Matt Mullenweg Deactivates WordPress Accounts Of Contributors Planning A Fork



Automattic CEO and WordPress co-creator Matt Mullenweg has deactivated the accounts of several WordPress.org community members, some of whom have been spearheading a push to create a new fork of the open source WordPress project, TechCrunch reported.

While community criticism of WordPress’s governance isn’t new, the latest brouhaha kicked off back in September when Mullenweg publicly chastised WP Engine, a commercial hosting company built atop WordPress, for profiteering without giving much back. Things soon escalated, with WP Engine filing a lawsuit after it was banned from accessing key WordPress resources, and then a court ordered WordPress to restore access.

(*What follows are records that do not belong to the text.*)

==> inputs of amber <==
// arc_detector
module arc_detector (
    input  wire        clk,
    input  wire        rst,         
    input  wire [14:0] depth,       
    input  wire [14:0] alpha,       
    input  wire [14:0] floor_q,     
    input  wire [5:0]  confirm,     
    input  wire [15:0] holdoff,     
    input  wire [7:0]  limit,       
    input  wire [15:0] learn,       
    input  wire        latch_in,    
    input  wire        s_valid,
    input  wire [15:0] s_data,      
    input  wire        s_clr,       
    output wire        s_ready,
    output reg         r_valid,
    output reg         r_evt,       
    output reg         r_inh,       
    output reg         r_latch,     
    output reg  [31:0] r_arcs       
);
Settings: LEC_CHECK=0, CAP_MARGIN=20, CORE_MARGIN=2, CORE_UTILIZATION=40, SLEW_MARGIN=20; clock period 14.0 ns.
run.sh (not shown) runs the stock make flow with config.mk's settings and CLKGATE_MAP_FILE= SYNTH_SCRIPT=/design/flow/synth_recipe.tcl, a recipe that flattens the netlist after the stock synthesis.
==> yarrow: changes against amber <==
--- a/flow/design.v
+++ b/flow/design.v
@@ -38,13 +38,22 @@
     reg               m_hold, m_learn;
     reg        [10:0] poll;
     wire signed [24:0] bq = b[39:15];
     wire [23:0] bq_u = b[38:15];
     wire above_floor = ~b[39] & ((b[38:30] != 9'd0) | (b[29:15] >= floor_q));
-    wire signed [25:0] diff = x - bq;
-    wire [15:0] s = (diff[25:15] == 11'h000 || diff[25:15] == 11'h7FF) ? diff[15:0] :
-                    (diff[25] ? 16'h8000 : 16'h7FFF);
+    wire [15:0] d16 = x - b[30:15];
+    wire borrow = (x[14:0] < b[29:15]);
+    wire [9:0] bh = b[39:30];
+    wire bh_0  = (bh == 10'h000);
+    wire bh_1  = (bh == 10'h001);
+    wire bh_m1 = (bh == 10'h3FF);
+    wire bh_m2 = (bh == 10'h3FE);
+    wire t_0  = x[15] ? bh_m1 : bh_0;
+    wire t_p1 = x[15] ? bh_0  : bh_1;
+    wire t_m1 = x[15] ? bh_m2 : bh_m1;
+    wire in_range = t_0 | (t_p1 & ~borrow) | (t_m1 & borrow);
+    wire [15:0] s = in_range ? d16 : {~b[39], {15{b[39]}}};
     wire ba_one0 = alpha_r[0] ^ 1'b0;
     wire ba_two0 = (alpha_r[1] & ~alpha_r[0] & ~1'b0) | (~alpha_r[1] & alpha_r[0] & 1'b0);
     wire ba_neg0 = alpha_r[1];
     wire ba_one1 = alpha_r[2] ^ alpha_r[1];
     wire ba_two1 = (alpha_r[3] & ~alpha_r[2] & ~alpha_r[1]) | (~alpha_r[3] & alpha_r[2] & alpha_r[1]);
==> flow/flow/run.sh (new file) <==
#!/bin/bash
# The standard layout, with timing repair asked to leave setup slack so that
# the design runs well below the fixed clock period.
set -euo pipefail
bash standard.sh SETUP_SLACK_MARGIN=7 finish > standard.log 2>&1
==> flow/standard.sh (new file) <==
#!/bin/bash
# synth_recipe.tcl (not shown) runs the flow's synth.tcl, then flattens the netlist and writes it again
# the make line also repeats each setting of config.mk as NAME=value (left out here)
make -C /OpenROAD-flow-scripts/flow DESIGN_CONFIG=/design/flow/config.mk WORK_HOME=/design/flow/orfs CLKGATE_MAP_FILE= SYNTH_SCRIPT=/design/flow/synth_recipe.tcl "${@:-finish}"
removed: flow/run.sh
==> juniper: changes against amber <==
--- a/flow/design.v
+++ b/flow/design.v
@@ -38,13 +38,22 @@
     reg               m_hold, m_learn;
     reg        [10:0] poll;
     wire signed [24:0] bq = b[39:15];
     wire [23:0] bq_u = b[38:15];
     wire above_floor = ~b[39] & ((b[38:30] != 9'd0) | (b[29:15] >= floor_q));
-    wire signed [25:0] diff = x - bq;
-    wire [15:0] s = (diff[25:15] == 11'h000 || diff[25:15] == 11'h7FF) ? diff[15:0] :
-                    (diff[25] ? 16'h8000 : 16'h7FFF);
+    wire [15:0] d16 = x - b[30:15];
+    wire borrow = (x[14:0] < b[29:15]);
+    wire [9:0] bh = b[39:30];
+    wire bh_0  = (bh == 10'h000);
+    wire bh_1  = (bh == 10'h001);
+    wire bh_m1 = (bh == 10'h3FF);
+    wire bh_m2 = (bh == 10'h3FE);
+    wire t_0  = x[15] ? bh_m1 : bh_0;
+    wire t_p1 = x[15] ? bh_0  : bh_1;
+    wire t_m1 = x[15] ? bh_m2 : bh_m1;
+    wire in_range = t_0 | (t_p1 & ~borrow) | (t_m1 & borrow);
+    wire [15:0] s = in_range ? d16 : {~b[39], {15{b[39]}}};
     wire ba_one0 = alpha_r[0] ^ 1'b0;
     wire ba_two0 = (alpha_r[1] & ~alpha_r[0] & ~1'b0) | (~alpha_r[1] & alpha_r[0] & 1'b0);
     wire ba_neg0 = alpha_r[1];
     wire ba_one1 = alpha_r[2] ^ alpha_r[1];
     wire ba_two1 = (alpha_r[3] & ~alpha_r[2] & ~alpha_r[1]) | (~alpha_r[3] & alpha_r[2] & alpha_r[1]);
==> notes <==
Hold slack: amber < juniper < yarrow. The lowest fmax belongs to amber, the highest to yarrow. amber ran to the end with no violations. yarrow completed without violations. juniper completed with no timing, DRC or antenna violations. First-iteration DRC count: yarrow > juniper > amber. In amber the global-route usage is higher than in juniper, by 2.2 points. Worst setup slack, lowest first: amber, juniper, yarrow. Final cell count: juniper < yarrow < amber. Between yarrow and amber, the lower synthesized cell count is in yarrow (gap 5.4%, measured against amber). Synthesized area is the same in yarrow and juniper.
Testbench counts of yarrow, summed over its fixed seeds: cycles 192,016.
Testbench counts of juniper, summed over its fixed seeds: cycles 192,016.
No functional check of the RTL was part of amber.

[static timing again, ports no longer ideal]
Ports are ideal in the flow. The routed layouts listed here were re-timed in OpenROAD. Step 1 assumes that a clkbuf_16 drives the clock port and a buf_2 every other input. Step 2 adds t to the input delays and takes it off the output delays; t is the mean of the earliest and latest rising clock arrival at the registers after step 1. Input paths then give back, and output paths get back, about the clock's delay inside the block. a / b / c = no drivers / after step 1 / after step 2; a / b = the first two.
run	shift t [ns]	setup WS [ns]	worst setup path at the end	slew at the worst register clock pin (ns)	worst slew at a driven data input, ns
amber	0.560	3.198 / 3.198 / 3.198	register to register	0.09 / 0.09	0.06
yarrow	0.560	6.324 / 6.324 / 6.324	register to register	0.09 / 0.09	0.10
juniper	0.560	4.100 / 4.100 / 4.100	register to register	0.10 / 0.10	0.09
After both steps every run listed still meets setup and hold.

Mullenweg, for his part, has publicly supported the notion of a WordPress fork — a term that describes when someone takes the code from an open source project and creates a copy, which can take on a life of its own, with a separate community of contributors. 

Earlier this week, Automattic announced it would reduce its contribution to the core WordPress open source project to align with WP Engine’s own contribution, a metric measured in weekly hours. 

“I strongly encourage anyone who wants to try different leadership models or align with WP Engine to join up with their new effort,” Mullenweg wrote.

Matt Mullenweg posted on WordPress: 

In open source, one thing that makes it even harder to ship great software is bringing together disparate groups of contributors who may have entirely different incentives or missions or philosophies about how to make great work. Working together on a team is such a delicate balance balance, and even one person rowing in the wrong direction can throw everyone else off.

That’s why periodically I think it is very healthy for open source projects to fork, it allows for people to try out and experiment with different forms of governance, leadership, decision-making and technical approaches. As I’ve said, forking is beautiful, and forks have my full support and we’ll even link and promote them.

However, in Joost and Karim’s new project, they don’t need to follow our process or put in the hours to prove their worth within the WordPress.org ecosystem, they can just lead by example of shopping code and product to people that they can use, evaluate, and test out for themselves. If they need financial or hosting support it sounds like WP Engine wants to support their fork.

Computerworld reported: Automattic CEO Matt Mullenweg said his decision to reduce his team’s weekly hours working on WordPress by 99%, from 400 hours to 45 hours, was designed to pressure WP Engine to drop its lawsuit against Mullenweg and Automattic.

“They don’t actually make WordPress. They just resell it,” Mullenweg told Computerworld on Friday evening. “If what they are reselling is no longer getting all the free updates, they have less stuff to sell.”

“It doesn’t make sense for Automattic to pay people to work on all of these things,” he said. “We are under attack and we are circling the wagons. Our number one goal is for WP Engine to drop their expensive lawsuits against me and Automattic.”

In my opinion, it sounds like Matt Mullenweg is unhappy about the decision some of his employees made regarding WordPress forks.